Joseph Heller

Joseph Heller, (b. May 1, 1923,
Brooklyn, N.Y., U.S.—d. Dec. 12, 1999,
East Hampton, N.Y.), American writer
whose novel Catch-22 (1961) was one of
the most significant works of protest
literature to appear after World War II.
The satirical novel was a popular
success, and a film version appeared in
1970.
During World War II, Heller flew 60
combat missions as a bombardier with the
U.S. Air Force in Europe. After
receiving an M.A. at Columbia University
in 1949, he studied at the University of
Oxford (1949–50) as a Fulbright scholar.
He taught English at Pennsylvania State
University (1950–52) and worked as an
advertising copywriter for the magazines
Time (1952–56) and Look (1956–58) and as
promotion manager for McCall’s
(1958–61), meanwhile writing Catch-22 in
his spare time.
Released to mixed reviews, Catch-22
developed a cult following with its dark
surrealism.
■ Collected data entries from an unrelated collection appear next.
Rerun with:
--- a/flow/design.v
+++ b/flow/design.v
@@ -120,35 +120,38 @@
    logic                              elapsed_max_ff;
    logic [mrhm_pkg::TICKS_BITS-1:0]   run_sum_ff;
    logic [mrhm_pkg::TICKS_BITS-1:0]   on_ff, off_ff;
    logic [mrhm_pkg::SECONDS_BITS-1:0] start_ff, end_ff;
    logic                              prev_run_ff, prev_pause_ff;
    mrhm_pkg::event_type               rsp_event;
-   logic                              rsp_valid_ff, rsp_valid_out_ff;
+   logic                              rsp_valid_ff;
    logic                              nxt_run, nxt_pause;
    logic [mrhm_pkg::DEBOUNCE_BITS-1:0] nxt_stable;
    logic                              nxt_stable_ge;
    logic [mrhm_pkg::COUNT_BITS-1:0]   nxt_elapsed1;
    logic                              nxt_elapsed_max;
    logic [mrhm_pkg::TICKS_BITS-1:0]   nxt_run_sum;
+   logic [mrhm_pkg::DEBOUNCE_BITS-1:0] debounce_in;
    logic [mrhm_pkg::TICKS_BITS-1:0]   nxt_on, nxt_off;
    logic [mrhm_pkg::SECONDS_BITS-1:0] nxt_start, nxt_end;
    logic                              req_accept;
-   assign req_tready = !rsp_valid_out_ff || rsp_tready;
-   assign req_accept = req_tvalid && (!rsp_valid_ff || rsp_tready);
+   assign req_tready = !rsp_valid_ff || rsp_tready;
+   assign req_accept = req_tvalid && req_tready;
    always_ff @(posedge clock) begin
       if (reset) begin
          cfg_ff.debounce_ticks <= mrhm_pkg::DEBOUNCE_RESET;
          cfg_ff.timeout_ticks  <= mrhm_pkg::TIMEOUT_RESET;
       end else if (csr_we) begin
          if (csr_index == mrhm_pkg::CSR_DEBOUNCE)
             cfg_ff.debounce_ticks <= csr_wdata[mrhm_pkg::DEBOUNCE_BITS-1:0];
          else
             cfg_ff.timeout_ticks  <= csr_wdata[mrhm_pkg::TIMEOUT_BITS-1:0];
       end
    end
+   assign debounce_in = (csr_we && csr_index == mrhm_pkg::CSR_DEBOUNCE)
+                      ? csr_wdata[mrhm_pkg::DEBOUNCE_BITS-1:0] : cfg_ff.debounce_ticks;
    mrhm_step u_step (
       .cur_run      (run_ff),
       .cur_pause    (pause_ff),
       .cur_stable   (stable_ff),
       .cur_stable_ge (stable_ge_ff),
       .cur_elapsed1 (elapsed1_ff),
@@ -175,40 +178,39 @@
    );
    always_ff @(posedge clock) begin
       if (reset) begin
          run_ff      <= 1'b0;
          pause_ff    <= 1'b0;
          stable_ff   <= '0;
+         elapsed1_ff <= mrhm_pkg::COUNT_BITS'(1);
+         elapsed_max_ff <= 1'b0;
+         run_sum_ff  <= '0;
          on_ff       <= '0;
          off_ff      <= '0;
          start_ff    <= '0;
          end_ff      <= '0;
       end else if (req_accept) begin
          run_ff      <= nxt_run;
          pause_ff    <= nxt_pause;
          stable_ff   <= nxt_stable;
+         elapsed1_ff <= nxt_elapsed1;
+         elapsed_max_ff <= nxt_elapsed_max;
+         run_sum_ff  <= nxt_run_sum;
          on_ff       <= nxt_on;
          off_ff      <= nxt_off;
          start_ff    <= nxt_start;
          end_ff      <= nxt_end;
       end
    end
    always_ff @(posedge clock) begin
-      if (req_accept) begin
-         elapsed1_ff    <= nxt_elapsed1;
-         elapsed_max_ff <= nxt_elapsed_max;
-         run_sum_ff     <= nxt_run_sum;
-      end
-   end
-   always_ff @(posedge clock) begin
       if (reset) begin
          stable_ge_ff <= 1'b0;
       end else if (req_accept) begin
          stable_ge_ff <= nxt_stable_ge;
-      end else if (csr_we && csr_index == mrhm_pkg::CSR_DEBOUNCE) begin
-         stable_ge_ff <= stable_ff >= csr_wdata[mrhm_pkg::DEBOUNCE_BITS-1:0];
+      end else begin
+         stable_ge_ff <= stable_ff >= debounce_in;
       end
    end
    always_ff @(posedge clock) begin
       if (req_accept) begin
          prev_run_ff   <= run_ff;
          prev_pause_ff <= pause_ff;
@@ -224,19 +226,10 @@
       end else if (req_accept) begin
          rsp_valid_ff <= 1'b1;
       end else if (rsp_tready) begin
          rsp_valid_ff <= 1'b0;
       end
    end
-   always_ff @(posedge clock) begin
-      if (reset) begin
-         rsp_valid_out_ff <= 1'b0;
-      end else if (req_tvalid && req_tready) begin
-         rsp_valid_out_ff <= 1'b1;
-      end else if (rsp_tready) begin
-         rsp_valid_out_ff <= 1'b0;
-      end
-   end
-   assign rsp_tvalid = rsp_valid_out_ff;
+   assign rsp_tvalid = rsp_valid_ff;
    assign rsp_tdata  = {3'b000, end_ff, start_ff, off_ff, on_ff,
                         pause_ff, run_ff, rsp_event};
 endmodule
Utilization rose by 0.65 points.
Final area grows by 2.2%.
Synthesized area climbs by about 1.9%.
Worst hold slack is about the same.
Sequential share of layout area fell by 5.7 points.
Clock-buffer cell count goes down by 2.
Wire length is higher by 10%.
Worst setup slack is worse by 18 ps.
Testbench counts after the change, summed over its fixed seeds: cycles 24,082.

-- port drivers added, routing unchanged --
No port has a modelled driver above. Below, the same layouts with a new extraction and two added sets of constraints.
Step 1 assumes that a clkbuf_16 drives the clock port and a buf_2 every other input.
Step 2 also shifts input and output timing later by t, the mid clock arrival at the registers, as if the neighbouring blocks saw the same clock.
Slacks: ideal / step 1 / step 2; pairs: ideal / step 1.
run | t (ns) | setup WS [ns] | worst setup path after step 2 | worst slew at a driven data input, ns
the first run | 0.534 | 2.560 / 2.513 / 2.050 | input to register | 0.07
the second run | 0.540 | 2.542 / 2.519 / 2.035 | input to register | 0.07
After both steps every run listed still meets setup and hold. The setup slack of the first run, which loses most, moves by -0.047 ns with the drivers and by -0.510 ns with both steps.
Centring on the antihero
Captain John Yossarian, stationed at an
airstrip on a Mediterranean island
during World War II, the novel portrays
the airman’s desperate attempts to stay
alive. The “catch” in Catch-22 involves
a mysterious Air Force regulation that
asserts that a man is considered insane
if he willingly continues to fly
dangerous combat missions; but, if he
makes the necessary formal request to be
relieved of such missions, the very act
of making the request proves that he is
sane and therefore ineligible to be
relieved. The term catch-22 thereafter
entered the English language as a
reference to a proviso that trips one up
no matter which way one turns.
Heller’s later novels, including
Something Happened (1974), an
unrelievedly pessimistic novel, Good as
Gold (1979), a satire on life in
Washington, D.C., and God Knows (1984),
a wry, contemporary-vernacular monologue
in the voice of the biblical King David,
were less successful. Closing Time, a
sequel to Catch-22, appeared in 1994.
Heller also wrote an autobiography, Now
and Then: From Coney Island to Here
(1998), and his dramatic work includes
the play We Bombed in New Haven (1968).